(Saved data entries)
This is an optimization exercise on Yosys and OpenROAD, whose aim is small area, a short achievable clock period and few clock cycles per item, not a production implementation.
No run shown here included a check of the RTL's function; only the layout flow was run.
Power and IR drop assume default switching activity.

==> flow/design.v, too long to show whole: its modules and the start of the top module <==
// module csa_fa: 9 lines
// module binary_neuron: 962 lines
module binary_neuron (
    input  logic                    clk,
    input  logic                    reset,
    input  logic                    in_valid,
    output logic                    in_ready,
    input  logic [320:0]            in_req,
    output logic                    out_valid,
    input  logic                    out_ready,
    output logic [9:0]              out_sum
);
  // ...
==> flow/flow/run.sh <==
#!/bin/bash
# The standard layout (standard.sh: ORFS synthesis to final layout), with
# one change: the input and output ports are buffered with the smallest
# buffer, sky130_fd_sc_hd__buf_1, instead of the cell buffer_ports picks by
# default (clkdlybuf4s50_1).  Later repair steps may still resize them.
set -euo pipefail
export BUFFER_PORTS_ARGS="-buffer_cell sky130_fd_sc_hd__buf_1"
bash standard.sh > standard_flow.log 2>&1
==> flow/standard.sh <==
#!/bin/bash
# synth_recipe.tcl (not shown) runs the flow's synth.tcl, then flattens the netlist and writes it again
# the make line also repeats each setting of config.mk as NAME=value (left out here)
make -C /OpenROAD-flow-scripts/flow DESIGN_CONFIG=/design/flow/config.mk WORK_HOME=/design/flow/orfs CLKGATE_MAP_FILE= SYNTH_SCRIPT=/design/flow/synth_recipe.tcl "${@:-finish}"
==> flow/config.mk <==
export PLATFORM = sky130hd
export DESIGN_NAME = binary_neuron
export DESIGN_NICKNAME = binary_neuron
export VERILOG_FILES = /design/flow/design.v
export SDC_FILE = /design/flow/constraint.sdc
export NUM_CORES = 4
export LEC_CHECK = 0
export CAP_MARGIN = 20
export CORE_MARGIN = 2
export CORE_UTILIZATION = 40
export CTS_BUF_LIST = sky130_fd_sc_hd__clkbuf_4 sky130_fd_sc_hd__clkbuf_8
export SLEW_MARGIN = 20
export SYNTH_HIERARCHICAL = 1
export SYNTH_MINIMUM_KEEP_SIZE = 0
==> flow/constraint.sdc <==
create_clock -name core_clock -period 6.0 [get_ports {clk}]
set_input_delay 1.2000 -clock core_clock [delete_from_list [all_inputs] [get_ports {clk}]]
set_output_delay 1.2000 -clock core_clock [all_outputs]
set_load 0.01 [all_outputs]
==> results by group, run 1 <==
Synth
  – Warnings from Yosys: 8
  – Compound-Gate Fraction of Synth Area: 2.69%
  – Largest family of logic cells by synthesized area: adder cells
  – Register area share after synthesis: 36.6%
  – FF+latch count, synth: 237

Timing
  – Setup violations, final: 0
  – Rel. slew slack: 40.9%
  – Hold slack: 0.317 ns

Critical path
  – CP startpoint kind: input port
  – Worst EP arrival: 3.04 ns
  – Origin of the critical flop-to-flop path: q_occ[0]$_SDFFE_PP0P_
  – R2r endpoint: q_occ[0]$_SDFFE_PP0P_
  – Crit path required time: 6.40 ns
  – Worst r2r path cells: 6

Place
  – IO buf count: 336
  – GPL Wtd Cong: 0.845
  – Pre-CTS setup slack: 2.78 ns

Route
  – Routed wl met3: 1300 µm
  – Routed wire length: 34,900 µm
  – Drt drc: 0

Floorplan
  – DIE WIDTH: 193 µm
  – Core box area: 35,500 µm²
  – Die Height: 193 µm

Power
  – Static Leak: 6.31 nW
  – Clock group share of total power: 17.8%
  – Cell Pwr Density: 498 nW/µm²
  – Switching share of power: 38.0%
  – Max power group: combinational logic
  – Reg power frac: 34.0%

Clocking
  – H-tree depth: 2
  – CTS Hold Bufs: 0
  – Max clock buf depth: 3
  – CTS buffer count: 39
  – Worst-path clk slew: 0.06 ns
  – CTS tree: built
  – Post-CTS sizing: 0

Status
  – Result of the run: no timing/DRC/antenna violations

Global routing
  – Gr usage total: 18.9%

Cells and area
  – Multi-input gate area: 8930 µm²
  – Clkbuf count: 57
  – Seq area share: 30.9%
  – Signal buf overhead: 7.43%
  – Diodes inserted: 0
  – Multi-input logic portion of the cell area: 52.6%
* * *
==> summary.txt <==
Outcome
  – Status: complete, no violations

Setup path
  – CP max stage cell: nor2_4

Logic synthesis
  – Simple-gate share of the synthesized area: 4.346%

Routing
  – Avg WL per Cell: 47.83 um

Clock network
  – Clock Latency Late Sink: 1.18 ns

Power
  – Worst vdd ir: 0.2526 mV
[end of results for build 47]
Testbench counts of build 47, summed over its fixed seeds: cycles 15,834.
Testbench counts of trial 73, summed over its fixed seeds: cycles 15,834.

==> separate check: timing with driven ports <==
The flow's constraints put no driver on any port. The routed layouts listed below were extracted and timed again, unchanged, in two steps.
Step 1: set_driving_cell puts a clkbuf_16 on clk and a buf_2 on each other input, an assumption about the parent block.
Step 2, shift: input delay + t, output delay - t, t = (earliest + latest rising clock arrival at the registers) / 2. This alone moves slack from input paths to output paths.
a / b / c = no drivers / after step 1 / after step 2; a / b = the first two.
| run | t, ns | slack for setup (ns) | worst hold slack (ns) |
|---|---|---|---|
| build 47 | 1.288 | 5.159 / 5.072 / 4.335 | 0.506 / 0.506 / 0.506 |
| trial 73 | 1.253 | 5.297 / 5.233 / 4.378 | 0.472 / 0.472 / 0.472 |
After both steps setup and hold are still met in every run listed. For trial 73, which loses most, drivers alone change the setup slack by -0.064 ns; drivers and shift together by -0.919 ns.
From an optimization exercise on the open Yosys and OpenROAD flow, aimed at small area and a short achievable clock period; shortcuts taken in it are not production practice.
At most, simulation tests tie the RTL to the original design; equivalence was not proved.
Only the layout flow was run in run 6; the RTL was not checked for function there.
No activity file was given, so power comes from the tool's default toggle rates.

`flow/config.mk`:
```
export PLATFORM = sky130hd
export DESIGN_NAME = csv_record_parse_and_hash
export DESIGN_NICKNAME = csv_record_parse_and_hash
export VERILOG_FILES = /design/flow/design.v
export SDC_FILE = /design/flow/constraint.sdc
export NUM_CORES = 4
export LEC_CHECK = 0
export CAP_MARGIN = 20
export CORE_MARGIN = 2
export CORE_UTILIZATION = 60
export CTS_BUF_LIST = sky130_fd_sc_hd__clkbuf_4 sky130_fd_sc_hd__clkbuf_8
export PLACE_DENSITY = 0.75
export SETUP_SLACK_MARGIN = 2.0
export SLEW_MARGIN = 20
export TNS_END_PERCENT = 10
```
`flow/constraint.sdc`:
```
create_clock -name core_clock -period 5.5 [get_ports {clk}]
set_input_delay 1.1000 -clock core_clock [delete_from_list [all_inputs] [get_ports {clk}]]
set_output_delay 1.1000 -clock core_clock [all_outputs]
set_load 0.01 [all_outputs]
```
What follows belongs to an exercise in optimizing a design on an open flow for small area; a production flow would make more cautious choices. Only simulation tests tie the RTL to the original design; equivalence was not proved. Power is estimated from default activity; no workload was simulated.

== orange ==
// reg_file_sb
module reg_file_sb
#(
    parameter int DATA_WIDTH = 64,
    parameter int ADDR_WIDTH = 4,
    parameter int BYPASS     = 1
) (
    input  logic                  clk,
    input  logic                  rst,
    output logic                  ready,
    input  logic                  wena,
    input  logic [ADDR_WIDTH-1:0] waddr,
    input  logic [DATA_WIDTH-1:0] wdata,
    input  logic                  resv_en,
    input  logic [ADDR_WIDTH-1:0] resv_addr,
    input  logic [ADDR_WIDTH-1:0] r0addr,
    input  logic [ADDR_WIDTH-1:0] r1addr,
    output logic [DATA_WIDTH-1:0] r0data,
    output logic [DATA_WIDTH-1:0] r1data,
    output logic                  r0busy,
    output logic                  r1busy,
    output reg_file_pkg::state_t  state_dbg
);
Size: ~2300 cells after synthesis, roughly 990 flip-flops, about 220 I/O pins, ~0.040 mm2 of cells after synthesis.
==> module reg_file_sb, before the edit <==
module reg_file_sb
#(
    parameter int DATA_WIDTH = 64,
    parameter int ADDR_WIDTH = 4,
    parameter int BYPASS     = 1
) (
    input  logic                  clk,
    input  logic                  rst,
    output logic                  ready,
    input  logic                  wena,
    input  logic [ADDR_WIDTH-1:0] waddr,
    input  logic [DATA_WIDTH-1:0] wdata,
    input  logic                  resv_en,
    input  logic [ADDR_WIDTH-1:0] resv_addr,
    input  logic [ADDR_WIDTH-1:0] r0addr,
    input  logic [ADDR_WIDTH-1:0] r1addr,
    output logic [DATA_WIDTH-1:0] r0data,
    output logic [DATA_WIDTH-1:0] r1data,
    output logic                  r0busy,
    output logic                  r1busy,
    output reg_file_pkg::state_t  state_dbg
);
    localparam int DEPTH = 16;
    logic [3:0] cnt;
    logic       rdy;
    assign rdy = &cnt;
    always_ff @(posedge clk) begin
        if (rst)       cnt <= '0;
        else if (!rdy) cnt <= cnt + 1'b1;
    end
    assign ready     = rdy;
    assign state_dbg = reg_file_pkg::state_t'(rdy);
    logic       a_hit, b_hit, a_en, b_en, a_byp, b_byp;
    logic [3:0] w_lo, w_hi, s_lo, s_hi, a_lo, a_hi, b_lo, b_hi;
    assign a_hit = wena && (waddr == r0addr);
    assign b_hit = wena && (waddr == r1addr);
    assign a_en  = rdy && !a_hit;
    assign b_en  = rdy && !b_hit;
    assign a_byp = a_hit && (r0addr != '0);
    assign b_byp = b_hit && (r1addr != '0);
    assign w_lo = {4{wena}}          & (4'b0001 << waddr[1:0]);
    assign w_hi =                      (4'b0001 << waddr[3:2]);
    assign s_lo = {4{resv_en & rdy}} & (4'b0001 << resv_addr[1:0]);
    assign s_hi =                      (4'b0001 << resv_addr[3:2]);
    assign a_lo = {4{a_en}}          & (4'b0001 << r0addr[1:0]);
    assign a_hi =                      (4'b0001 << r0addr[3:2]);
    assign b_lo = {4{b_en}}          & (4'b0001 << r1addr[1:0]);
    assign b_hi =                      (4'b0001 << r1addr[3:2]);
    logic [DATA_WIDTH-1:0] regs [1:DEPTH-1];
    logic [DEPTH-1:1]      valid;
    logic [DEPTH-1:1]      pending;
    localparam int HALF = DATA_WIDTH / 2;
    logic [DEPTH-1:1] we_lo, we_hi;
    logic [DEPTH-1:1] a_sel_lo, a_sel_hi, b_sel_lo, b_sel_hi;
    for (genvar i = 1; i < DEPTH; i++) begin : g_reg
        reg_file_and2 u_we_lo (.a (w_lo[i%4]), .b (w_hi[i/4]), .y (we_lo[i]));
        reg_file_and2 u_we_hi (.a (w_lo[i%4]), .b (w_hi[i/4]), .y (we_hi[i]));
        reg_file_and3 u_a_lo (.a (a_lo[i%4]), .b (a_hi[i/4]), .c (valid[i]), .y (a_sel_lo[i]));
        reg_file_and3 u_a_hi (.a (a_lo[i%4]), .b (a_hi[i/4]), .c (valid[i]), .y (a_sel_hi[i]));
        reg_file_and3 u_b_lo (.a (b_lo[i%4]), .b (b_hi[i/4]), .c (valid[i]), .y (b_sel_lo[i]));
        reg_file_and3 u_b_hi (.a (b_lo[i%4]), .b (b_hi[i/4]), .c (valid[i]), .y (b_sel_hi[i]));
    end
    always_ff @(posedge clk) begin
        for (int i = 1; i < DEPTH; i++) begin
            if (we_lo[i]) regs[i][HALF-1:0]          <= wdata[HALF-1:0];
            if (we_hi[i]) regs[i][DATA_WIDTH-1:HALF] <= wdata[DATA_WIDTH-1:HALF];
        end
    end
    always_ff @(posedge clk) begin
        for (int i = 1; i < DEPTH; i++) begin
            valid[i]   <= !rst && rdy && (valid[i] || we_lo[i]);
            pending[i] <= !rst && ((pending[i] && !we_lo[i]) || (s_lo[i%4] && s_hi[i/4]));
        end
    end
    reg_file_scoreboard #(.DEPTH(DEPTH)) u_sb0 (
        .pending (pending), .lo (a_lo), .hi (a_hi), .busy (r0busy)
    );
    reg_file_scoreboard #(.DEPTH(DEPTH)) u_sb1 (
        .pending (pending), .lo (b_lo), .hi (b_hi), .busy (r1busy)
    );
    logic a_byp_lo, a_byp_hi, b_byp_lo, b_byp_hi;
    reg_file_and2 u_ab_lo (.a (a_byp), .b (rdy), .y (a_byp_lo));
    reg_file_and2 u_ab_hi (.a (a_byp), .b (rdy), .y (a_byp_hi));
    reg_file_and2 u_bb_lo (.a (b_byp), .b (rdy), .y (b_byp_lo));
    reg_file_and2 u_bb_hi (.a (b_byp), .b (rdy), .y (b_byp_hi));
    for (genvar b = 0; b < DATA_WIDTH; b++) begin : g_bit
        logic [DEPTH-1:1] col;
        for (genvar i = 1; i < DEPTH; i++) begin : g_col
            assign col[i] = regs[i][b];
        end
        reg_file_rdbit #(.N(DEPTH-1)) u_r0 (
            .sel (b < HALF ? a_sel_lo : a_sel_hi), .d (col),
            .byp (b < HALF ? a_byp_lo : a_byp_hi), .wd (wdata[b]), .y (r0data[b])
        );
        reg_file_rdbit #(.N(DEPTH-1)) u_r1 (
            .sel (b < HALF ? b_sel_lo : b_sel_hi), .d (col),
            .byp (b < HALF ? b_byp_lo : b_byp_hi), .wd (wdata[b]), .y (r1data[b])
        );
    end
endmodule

**Problem to solve:** Reproduce the lines above, beginning at the line with "0.506 / 0.506 |" and stopping after the line with "0.472 / 0.472 |", exactly as they are.

**Solution:**
| build 47 | 1.288 | 5.159 / 5.072 / 4.335 | 0.506 / 0.506 / 0.506 |
| trial 73 | 1.253 | 5.297 / 5.233 / 4.378 | 0.472 / 0.472 / 0.472 |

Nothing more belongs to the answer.